AI and Machine LearningLaajuus (5 cr)
Code: 5G00GC11
Credits
5 op
Objectives
The student understands basic concepts of AI and Machine Learning. The student can create and use Machine Learning Algorithms in Python. The student learns how to make analysis and predictions and knows which Machine Learning model to choose for each type of a problem.
Content
- Basic concepts of AI and Machine Learning
- Unsupervised and Supervised learning
- Regression, Classification
- Naïve Bayes, Decision Trees and Neural Network Algorithms
- Training and validation of models
- Options for taking models into production
Assessment criteria, satisfactory (1-2)
The student knows about the basic concepts of AI and Machine Learning. The student can apply at least some unsupervised or supervised learning applications. The student can use a regression or a classification algorithm with support. The student can create an application using either Naïve Bayes, Decision Trees or Neural Network Algorithms. The student can setup training and validation processes for the trained models. The student can setup production testing for the trained models.

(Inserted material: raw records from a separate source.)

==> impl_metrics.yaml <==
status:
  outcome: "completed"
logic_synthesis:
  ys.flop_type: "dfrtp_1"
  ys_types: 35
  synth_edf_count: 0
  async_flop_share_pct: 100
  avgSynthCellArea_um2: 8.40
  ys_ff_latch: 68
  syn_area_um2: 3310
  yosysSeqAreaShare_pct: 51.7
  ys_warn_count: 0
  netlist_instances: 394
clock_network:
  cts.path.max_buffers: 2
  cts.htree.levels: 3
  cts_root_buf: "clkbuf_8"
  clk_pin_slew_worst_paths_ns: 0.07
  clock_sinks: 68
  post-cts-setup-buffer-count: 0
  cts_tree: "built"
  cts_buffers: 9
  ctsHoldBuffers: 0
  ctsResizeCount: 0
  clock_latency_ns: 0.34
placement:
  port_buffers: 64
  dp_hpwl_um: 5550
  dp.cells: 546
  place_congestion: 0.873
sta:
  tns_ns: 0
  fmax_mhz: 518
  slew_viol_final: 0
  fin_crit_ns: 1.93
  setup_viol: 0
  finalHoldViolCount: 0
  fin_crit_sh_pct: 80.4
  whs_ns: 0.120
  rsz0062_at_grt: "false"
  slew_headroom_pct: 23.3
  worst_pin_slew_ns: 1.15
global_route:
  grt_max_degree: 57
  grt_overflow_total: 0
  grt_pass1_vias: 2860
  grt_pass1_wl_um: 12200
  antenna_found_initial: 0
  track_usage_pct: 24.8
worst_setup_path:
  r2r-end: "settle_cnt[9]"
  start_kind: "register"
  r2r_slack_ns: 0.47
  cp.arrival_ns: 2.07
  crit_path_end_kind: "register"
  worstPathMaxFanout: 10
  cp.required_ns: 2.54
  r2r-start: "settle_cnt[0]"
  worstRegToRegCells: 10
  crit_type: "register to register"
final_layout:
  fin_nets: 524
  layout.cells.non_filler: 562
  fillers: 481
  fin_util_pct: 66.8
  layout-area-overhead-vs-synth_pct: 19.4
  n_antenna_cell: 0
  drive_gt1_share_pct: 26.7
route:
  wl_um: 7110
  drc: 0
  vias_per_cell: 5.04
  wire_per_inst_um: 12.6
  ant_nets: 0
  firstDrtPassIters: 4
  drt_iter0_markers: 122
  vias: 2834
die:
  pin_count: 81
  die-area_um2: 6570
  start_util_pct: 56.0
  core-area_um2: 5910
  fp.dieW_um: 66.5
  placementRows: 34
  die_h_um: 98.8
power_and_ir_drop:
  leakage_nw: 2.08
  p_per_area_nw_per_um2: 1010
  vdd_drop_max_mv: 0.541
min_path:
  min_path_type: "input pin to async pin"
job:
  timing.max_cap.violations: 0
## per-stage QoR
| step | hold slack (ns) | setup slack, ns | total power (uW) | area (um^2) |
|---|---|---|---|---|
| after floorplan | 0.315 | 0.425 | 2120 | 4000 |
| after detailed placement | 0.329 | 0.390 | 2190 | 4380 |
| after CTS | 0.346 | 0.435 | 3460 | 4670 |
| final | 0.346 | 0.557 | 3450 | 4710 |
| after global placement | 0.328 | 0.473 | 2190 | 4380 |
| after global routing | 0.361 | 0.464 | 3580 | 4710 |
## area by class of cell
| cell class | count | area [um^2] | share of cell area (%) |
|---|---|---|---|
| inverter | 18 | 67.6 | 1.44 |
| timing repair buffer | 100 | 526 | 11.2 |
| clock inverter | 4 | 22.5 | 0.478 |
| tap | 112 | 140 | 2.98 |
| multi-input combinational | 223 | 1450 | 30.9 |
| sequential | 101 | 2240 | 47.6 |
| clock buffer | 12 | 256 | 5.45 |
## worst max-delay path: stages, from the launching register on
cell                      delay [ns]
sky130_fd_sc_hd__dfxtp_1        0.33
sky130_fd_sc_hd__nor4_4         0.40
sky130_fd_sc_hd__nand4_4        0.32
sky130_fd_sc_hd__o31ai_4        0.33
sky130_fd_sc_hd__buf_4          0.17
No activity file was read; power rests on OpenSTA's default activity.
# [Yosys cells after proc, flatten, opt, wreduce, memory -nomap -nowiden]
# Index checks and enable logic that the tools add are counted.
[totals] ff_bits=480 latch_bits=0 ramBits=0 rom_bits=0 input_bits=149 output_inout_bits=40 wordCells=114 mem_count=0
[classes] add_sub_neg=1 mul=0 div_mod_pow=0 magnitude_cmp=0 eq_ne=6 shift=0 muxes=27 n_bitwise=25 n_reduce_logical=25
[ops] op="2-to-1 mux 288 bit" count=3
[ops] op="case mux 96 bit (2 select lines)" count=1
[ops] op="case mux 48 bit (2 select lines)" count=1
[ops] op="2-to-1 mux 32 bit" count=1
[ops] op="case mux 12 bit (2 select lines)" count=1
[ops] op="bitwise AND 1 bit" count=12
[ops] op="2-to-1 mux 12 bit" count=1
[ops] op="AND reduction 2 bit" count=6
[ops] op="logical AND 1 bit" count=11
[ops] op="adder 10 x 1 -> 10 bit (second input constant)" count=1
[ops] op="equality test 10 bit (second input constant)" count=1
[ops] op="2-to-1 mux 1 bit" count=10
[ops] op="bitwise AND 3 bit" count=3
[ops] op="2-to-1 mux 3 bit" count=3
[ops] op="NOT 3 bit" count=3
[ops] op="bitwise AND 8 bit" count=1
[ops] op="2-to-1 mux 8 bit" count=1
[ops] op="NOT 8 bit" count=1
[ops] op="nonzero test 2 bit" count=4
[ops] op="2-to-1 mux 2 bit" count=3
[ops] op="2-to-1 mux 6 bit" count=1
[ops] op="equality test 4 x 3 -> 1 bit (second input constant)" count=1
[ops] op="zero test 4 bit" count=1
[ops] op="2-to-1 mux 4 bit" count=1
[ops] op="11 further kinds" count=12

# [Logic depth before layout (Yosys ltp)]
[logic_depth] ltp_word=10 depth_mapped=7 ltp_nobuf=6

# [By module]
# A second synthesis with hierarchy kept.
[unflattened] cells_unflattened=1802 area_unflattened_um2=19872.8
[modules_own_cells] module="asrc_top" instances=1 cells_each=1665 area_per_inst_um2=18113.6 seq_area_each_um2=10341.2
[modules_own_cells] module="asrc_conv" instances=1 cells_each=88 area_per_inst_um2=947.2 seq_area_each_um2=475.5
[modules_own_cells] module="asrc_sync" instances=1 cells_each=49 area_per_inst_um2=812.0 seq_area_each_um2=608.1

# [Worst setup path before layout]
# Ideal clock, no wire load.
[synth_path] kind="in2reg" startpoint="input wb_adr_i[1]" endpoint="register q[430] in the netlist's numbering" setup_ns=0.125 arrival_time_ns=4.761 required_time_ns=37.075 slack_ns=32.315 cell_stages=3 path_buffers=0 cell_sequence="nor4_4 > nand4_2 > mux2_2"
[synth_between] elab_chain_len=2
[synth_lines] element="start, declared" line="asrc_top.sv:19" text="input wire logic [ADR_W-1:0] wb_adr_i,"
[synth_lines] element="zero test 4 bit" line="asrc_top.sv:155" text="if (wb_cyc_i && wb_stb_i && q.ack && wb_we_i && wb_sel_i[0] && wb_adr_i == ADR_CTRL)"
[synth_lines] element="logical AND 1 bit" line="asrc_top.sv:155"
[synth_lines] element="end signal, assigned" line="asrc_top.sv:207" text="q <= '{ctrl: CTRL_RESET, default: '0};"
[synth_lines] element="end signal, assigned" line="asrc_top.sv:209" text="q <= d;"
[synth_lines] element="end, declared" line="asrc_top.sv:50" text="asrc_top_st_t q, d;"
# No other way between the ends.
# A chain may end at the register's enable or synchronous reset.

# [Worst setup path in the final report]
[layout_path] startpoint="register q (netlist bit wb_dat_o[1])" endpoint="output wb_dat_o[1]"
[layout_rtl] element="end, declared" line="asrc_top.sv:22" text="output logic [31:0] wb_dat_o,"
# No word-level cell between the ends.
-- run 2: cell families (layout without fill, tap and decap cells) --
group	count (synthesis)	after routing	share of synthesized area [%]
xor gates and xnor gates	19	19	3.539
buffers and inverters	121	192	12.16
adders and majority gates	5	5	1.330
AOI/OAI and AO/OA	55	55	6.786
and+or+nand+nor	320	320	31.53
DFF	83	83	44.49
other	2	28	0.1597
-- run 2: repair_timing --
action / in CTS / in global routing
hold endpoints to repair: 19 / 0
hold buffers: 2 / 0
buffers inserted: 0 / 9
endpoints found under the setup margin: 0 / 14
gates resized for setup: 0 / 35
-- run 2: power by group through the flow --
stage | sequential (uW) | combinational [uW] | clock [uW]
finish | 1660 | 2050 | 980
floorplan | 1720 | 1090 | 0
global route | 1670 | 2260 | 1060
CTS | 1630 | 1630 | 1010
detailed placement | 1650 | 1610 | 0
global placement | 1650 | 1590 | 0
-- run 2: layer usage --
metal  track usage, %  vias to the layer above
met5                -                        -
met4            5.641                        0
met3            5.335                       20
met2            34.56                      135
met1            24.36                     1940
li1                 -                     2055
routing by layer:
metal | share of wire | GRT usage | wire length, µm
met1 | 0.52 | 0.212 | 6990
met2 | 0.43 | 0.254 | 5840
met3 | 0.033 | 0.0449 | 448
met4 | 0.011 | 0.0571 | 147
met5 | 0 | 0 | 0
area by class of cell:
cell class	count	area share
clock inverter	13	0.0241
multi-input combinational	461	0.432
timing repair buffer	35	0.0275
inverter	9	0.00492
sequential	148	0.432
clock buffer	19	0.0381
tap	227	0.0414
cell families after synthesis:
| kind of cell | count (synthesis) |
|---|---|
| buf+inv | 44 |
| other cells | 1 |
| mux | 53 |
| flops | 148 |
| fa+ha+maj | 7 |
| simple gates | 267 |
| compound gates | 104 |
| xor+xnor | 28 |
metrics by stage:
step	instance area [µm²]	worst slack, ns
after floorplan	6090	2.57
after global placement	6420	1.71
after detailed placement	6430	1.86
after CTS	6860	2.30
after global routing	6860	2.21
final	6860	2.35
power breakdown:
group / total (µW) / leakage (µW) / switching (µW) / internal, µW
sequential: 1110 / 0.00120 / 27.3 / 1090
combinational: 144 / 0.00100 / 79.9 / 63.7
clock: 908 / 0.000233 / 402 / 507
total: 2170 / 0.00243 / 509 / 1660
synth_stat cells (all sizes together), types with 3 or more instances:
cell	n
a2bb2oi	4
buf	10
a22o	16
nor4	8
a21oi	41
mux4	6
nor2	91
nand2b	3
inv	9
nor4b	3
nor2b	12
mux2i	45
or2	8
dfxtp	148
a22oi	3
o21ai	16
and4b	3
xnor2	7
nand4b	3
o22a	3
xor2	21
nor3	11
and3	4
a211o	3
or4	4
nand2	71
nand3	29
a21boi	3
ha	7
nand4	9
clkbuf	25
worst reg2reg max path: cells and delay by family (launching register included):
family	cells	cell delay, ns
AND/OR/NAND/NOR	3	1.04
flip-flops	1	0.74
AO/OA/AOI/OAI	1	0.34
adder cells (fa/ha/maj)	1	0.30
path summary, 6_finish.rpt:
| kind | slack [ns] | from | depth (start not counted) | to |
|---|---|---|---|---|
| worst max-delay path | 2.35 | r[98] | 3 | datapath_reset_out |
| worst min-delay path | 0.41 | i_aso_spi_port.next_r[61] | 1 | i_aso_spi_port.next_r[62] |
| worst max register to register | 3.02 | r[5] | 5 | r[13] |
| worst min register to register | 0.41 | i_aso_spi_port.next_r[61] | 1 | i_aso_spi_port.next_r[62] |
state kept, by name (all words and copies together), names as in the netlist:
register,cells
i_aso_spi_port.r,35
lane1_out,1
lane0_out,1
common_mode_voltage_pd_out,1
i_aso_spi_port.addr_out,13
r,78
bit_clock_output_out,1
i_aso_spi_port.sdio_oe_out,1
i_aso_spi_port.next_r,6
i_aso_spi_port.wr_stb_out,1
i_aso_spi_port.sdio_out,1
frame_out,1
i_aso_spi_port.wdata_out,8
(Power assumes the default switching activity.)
## src/scc_consts.vh

```
// Constants for the smart card contact and status register bank.
// Included by the contact and status design file by bare name; definitions only.
`ifndef SCC_CONSTS_VH
`define SCC_CONSTS_VH

// Register indices; byte address is four times the index
`define SCC_IDX_CONTACT 8'hac
`define SCC_IDX_STATUS 8'had
`define SCC_IDX_AUX 8'hb0

// Reset values
`define SCC_RST_CONTACT 8'h00
`define SCC_RST_STATUS 8'h80
`define SCC_RST_AUX 8'h00

// Contact register fields
`define SCC_CON_CLKSEL 7
`define SCC_CON_RSVD 6
`define SCC_CON_C8 5
`define SCC_CON_C4 4
`define SCC_CON_IO 3
`define SCC_CON_CLK 2
`define SCC_CON_RST 1
`define SCC_CON_PWR 0

// Status register fields
`define SCC_ST_TBE 7
`define SCC_ST_PRES 6
`define SCC_ST_OVER 5
`define SCC_ST_VOK 4
`define SCC_ST_WTO 3
`define SCC_ST_SENT 2
`define SCC_ST_RCVD 1
`define SCC_ST_PE 0

// Auxiliary control fields
`define SCC_AUX_UART 3
`define SCC_AUX_REP 1

// Parity error indications on the line before the flag is raised
`define SCC_PE_LIMIT 2'h3

`endif

```

## src/scc_clk_sel.v

```verilog
// Glitch-free selector between the software clock bit and the crystal level.
// Assumes both source levels are already in the i_mclk domain.
`timescale 1ns/100ps

module scc_clk_sel (
   // Clock, reset, enable
   input wire i_mclk,
   input wire i_rst_n,
   input wire i_ce,
   // Sources and select
   input wire i_sel,
   input wire i_soft_clk,
   input wire i_crystal_clock_lvl,
   // Selected clock level
   output reg o_clk
);

localparam ST_RUN = 1'b0;
localparam ST_PARK = 1'b1;

reg state_r;
reg cur_sel_r;
wire cur_src;
wire new_src;

assign cur_src = cur_sel_r ? i_crystal_clock_lvl : i_soft_clk;
assign new_src = i_sel ? i_crystal_clock_lvl : i_soft_clk;

////////////////////////////////////////////////////////////////////////////////
// Park low on the old source, resume on a low phase of the new one
always @(posedge i_mclk) begin
   if (!i_rst_n) begin
      state_r <= ST_RUN;
      cur_sel_r <= 1'b0;
      o_clk <= 1'b0;
   end else if (i_ce) begin
      case (state_r)
         ST_RUN: begin
            if ((i_sel != cur_sel_r) && !cur_src) begin
               state_r <= ST_PARK;
               o_clk <= 1'b0;
            end else begin
               o_clk <= cur_src;
            end
         end
         ST_PARK: begin
            o_clk <= 1'b0;
            cur_sel_r <= i_sel;
            if (!new_src) begin
               state_r <= ST_RUN;
            end
         end
         default: begin
            state_r <= ST_RUN;
            o_clk <= 1'b0;
         end
      endcase
   end
end

endmodule // scc_clk_sel

```

## src/scc_contact_status.v

```verilog
// Smart card contact control and interface status registers, Avalon-MM slave.
// Assumes UART event inputs are on i_mclk; card pins and crystal are asynchronous.
`timescale 1ns/100ps
`include "scc_consts.vh"

module scc_contact_status (
   // Clock, reset, enable
   input wire i_mclk,
   input wire i_rst_n,
   input wire i_ce,
   // Avalon-MM slave
   input wire [9:0] i_avs_address,
   input wire i_avs_read,
   input wire i_avs_write,
   input wire [31:0] i_avs_writedata,
   output reg [31:0] o_avs_readdata,
   output reg o_avs_waitrequest,
   // Card UART events, same clock
   input wire i_tx_load,
   input wire i_txbuf_wr,
   input wire i_tx_done,
   input wire i_rx_done,
   input wire i_rx_buf_rd,
   input wire i_rx_parity_err,
   input wire i_rx_mode,
   input wire i_uart_io_out,
   input wire i_wt_timeout,
   input wire i_wt_reload,
   output reg o_pe_indicate,
   output reg o_uart_sel,
   // Asynchronous analog and detect inputs
   input wire i_card_detect,
   input wire i_icc_over,
   input wire i_vcc_in_range,
   input wire i_crystal_clock_clk,
   // Card pins
   output reg o_card_power,
   output reg o_card_clk,
   output reg o_card_rst,
   output reg o_card_c4,
   output reg o_card_c8,
   input wire i_card_io,
   output reg o_card_io_out,
   output reg o_card_io_oe
);

////////////////////////////////////////////////////////////////////////////////
// Decode helpers

function hit;
   input [9:0] addr;
   input [7:0] idx;
   begin
      hit = (addr[9:2] == idx) && (addr[1:0] == 2'h0);
   end
endfunction

////////////////////////////////////////////////////////////////////////////////
// Input synchronisers

reg [1:0] det_s_r;
reg [1:0] over_s_r;
reg [1:0] vok_s_r;
reg [1:0] crystal_clock_s_r;
reg [1:0] io_s_r;

always @(posedge i_mclk) begin
   if (!i_rst_n) begin
      det_s_r <= 2'h0;
      over_s_r <= 2'h0;
      vok_s_r <= 2'h0;
   end else if (i_ce) begin
      det_s_r <= {det_s_r[0], i_card_detect};
      over_s_r <= {over_s_r[0], i_icc_over};
      vok_s_r <= {vok_s_r[0], i_vcc_in_range};
   end
end

// Crystal level for the card clock selector
always @(posedge i_mclk) begin
   if (!i_rst_n) begin
      crystal_clock_s_r <= 2'h0;
   end else if (i_ce) begin
      crystal_clock_s_r <= {crystal_clock_s_r[0], i_crystal_clock_clk};
   end
end

// Resets low: the line is pulled down while power is off
always @(posedge i_mclk) begin
   if (!i_rst_n) begin
      io_s_r <= 2'h0;
   end else if (i_ce) begin
      io_s_r <= {io_s_r[0], i_card_io};
   end
end

////////////////////////////////////////////////////////////////////////////////
// Bus handshake: one wait state per access

reg [7:0] contact_r;
reg [7:0] aux_r;
reg tbe_r;
reg wto_r;
reg sent_r;
reg rcvd_r;
reg pe_r;
reg [1:0] pe_cnt_r;

wire req;
wire wr_go;
wire wr_contact;
wire wr_status;
wire wr_aux;
wire io_read;
wire [7:0] contact_rd;
wire [7:0] status_rd;
reg [7:0] rd_byte;

assign req = i_avs_read | i_avs_write;
assign wr_go = i_avs_write & ~o_avs_waitrequest;
assign wr_contact = wr_go & hit(i_avs_address, `SCC_IDX_CONTACT);
assign wr_status = wr_go & hit(i_avs_address, `SCC_IDX_STATUS);
assign wr_aux = wr_go & hit(i_avs_address, `SCC_IDX_AUX);

assign io_read = aux_r[`SCC_AUX_UART] ? contact_r[`SCC_CON_IO] : io_s_r[1];
assign contact_rd = {contact_r[`SCC_CON_CLKSEL], 1'b0, contact_r[`SCC_CON_C8],
   contact_r[`SCC_CON_C4], io_read, contact_r[`SCC_CON_CLK],
   contact_r[`SCC_CON_RST], contact_r[`SCC_CON_PWR]};
assign status_rd = {tbe_r, det_s_r[1], over_s_r[1], vok_s_r[1],
   wto_r, sent_r, rcvd_r, pe_r};

always @* begin
   rd_byte = 8'h00;
   if (hit(i_avs_address, `SCC_IDX_CONTACT)) begin
      rd_byte = contact_rd;
   end else if (hit(i_avs_address, `SCC_IDX_STATUS)) begin
      rd_byte = status_rd;
   end else if (hit(i_avs_address, `SCC_IDX_AUX)) begin
      rd_byte = aux_r;
   end
end

always @(posedge i_mclk) begin
   if (!i_rst_n) begin
      o_avs_waitrequest <= 1'b1;
      o_avs_readdata <= 32'h00000000;
   end else if (i_ce) begin
      if (req && o_avs_waitrequest) begin
         o_avs_waitrequest <= 1'b0;
         o_avs_readdata <= {24'h000000, rd_byte};
      end else begin
         o_avs_waitrequest <= 1'b1;
      end
   end
end

////////////////////////////////////////////////////////////////////////////////
// Control registers

always @(posedge i_mclk) begin
   if (!i_rst_n) begin
      contact_r <= `SCC_RST_CONTACT;
      aux_r <= `SCC_RST_AUX;
   end else if (i_ce) begin
      if (wr_contact) begin
         contact_r <= i_avs_writedata[7:0] & 8'hbf;
      end
      if (wr_aux) begin
         aux_r <= i_avs_writedata[7:0] & 8'h0a;
      end
   end
end

////////////////////////////////////////////////////////////////////////////////
// Status flags; a hardware set wins over a clear in the same cycle

wire [7:0] rst_status;
wire clr_sent;
wire clr_pe;
wire pe_repeat;

// Status writes clear sent and parity flags on zero bits
assign rst_status = `SCC_RST_STATUS;
assign clr_sent = wr_status & ~i_avs_writedata[`SCC_ST_SENT];
assign clr_pe = wr_status & ~i_avs_writedata[`SCC_ST_PE];
assign pe_repeat = i_rx_mode & aux_r[`SCC_AUX_REP] & (pe_cnt_r != `SCC_PE_LIMIT);

always @(posedge i_mclk) begin
   if (!i_rst_n) begin
      tbe_r <= rst_status[`SCC_ST_TBE];
      wto_r <= 1'b0;
      sent_r <= 1'b0;
      rcvd_r <= 1'b0;
      pe_r <= 1'b0;
      pe_cnt_r <= 2'h0;
      o_pe_indicate <= 1'b0;
   end else if (i_ce) begin
      if (i_tx_load) begin
         tbe_r <= 1'b1;
      end else if (i_txbuf_wr) begin
         tbe_r <= 1'b0;
      end
      if (i_wt_timeout) begin
         wto_r <= 1'b1;
      end else if (i_wt_reload) begin
         wto_r <= 1'b0;
      end
      if (i_tx_done) begin
         sent_r <= 1'b1;
      end else if (clr_sent) begin
         sent_r <= 1'b0;
      end
      if (i_rx_done) begin
         rcvd_r <= 1'b1;
      end else if (i_rx_buf_rd) begin
         rcvd_r <= 1'b0;
      end
      o_pe_indicate <= 1'b0;
      // Clear first so a same-cycle error still sets the flag
      if (clr_pe) begin
         pe_r <= 1'b0;
      end
      if (i_rx_done && i_rx_parity_err) begin
         if (pe_repeat) begin
            pe_cnt_r <= pe_cnt_r + 2'h1;
            o_pe_indicate <= 1'b1;
         end else begin
            pe_cnt_r <= 2'h0;
            pe_r <= 1'b1;
         end
      end else if (i_rx_done) begin
         pe_cnt_r <= 2'h0;
      end
   end
end

////////////////////////////////////////////////////////////////////////////////
// Card clock source selection

wire sel_clk;

scc_clk_sel u_clk_sel (
   .i_mclk(i_mclk),
   .i_rst_n(i_rst_n),
   .i_ce(i_ce),
   .i_sel(contact_r[`SCC_CON_CLKSEL]),
   .i_soft_clk(contact_r[`SCC_CON_CLK]),
   .i_crystal_clock_lvl(crystal_clock_s_r[1]),
   .o_clk(sel_clk)
);

////////////////////////////////////////////////////////////////////////////////
// Card pins, all gated by the power bit

wire pwr;
wire io_src;

assign pwr = contact_r[`SCC_CON_PWR];
assign io_src = aux_r[`SCC_AUX_UART] ? i_uart_io_out : contact_r[`SCC_CON_IO];

always @(posedge i_mclk) begin
   if (!i_rst_n) begin
      o_card_power <= 1'b0;
      o_card_clk <= 1'b0;
      o_card_rst <= 1'b0;
      o_card_c4 <= 1'b0;
      o_card_c8 <= 1'b0;
      o_card_io_out <= 1'b0;
      o_card_io_oe <= 1'b1;
      o_uart_sel <= 1'b0;
   end else if (i_ce) begin
      o_uart_sel <= aux_r[`SCC_AUX_UART];
      o_card_power <= pwr;
      o_card_clk <= pwr & sel_clk;
      o_card_rst <= pwr & contact_r[`SCC_CON_RST];
      o_card_c4 <= pwr & contact_r[`SCC_CON_C4];
      o_card_c8 <= pwr & contact_r[`SCC_CON_C8];
      // Open drain: the pin is only ever pulled low
      o_card_io_out <= 1'b0;
      o_card_io_oe <= ~(pwr & io_src);
   end
end

endmodule // scc_contact_status

```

Assessment criteria, good (3-4)
The student knows and understands the basic concepts of AI and Machine Learning. The student can apply both unsupervised and supervised learning for applications. The student can create applications with some regression and classification algorithms. The student can create working applications using Naïve Bayes, Decision Trees or Neural Network Algorithms. The student can setup and apply training and use validation methods for the trained models. The student can follow the common procedures of production testing for the trained models.
Assessment criteria, excellent (5)
The student knows and understands in depth the basic concepts of AI and Machine Learning. The student can apply both unsupervised and supervised learning for various applications. The student can use regression and classification algorithms where appropriate. The student can create versatile applications using Naïve Bayes, Decision Trees and Neural Network Algorithms. The student can implement various training and validation solutions for the trained models. Student can execute reliable production testing for the trained models.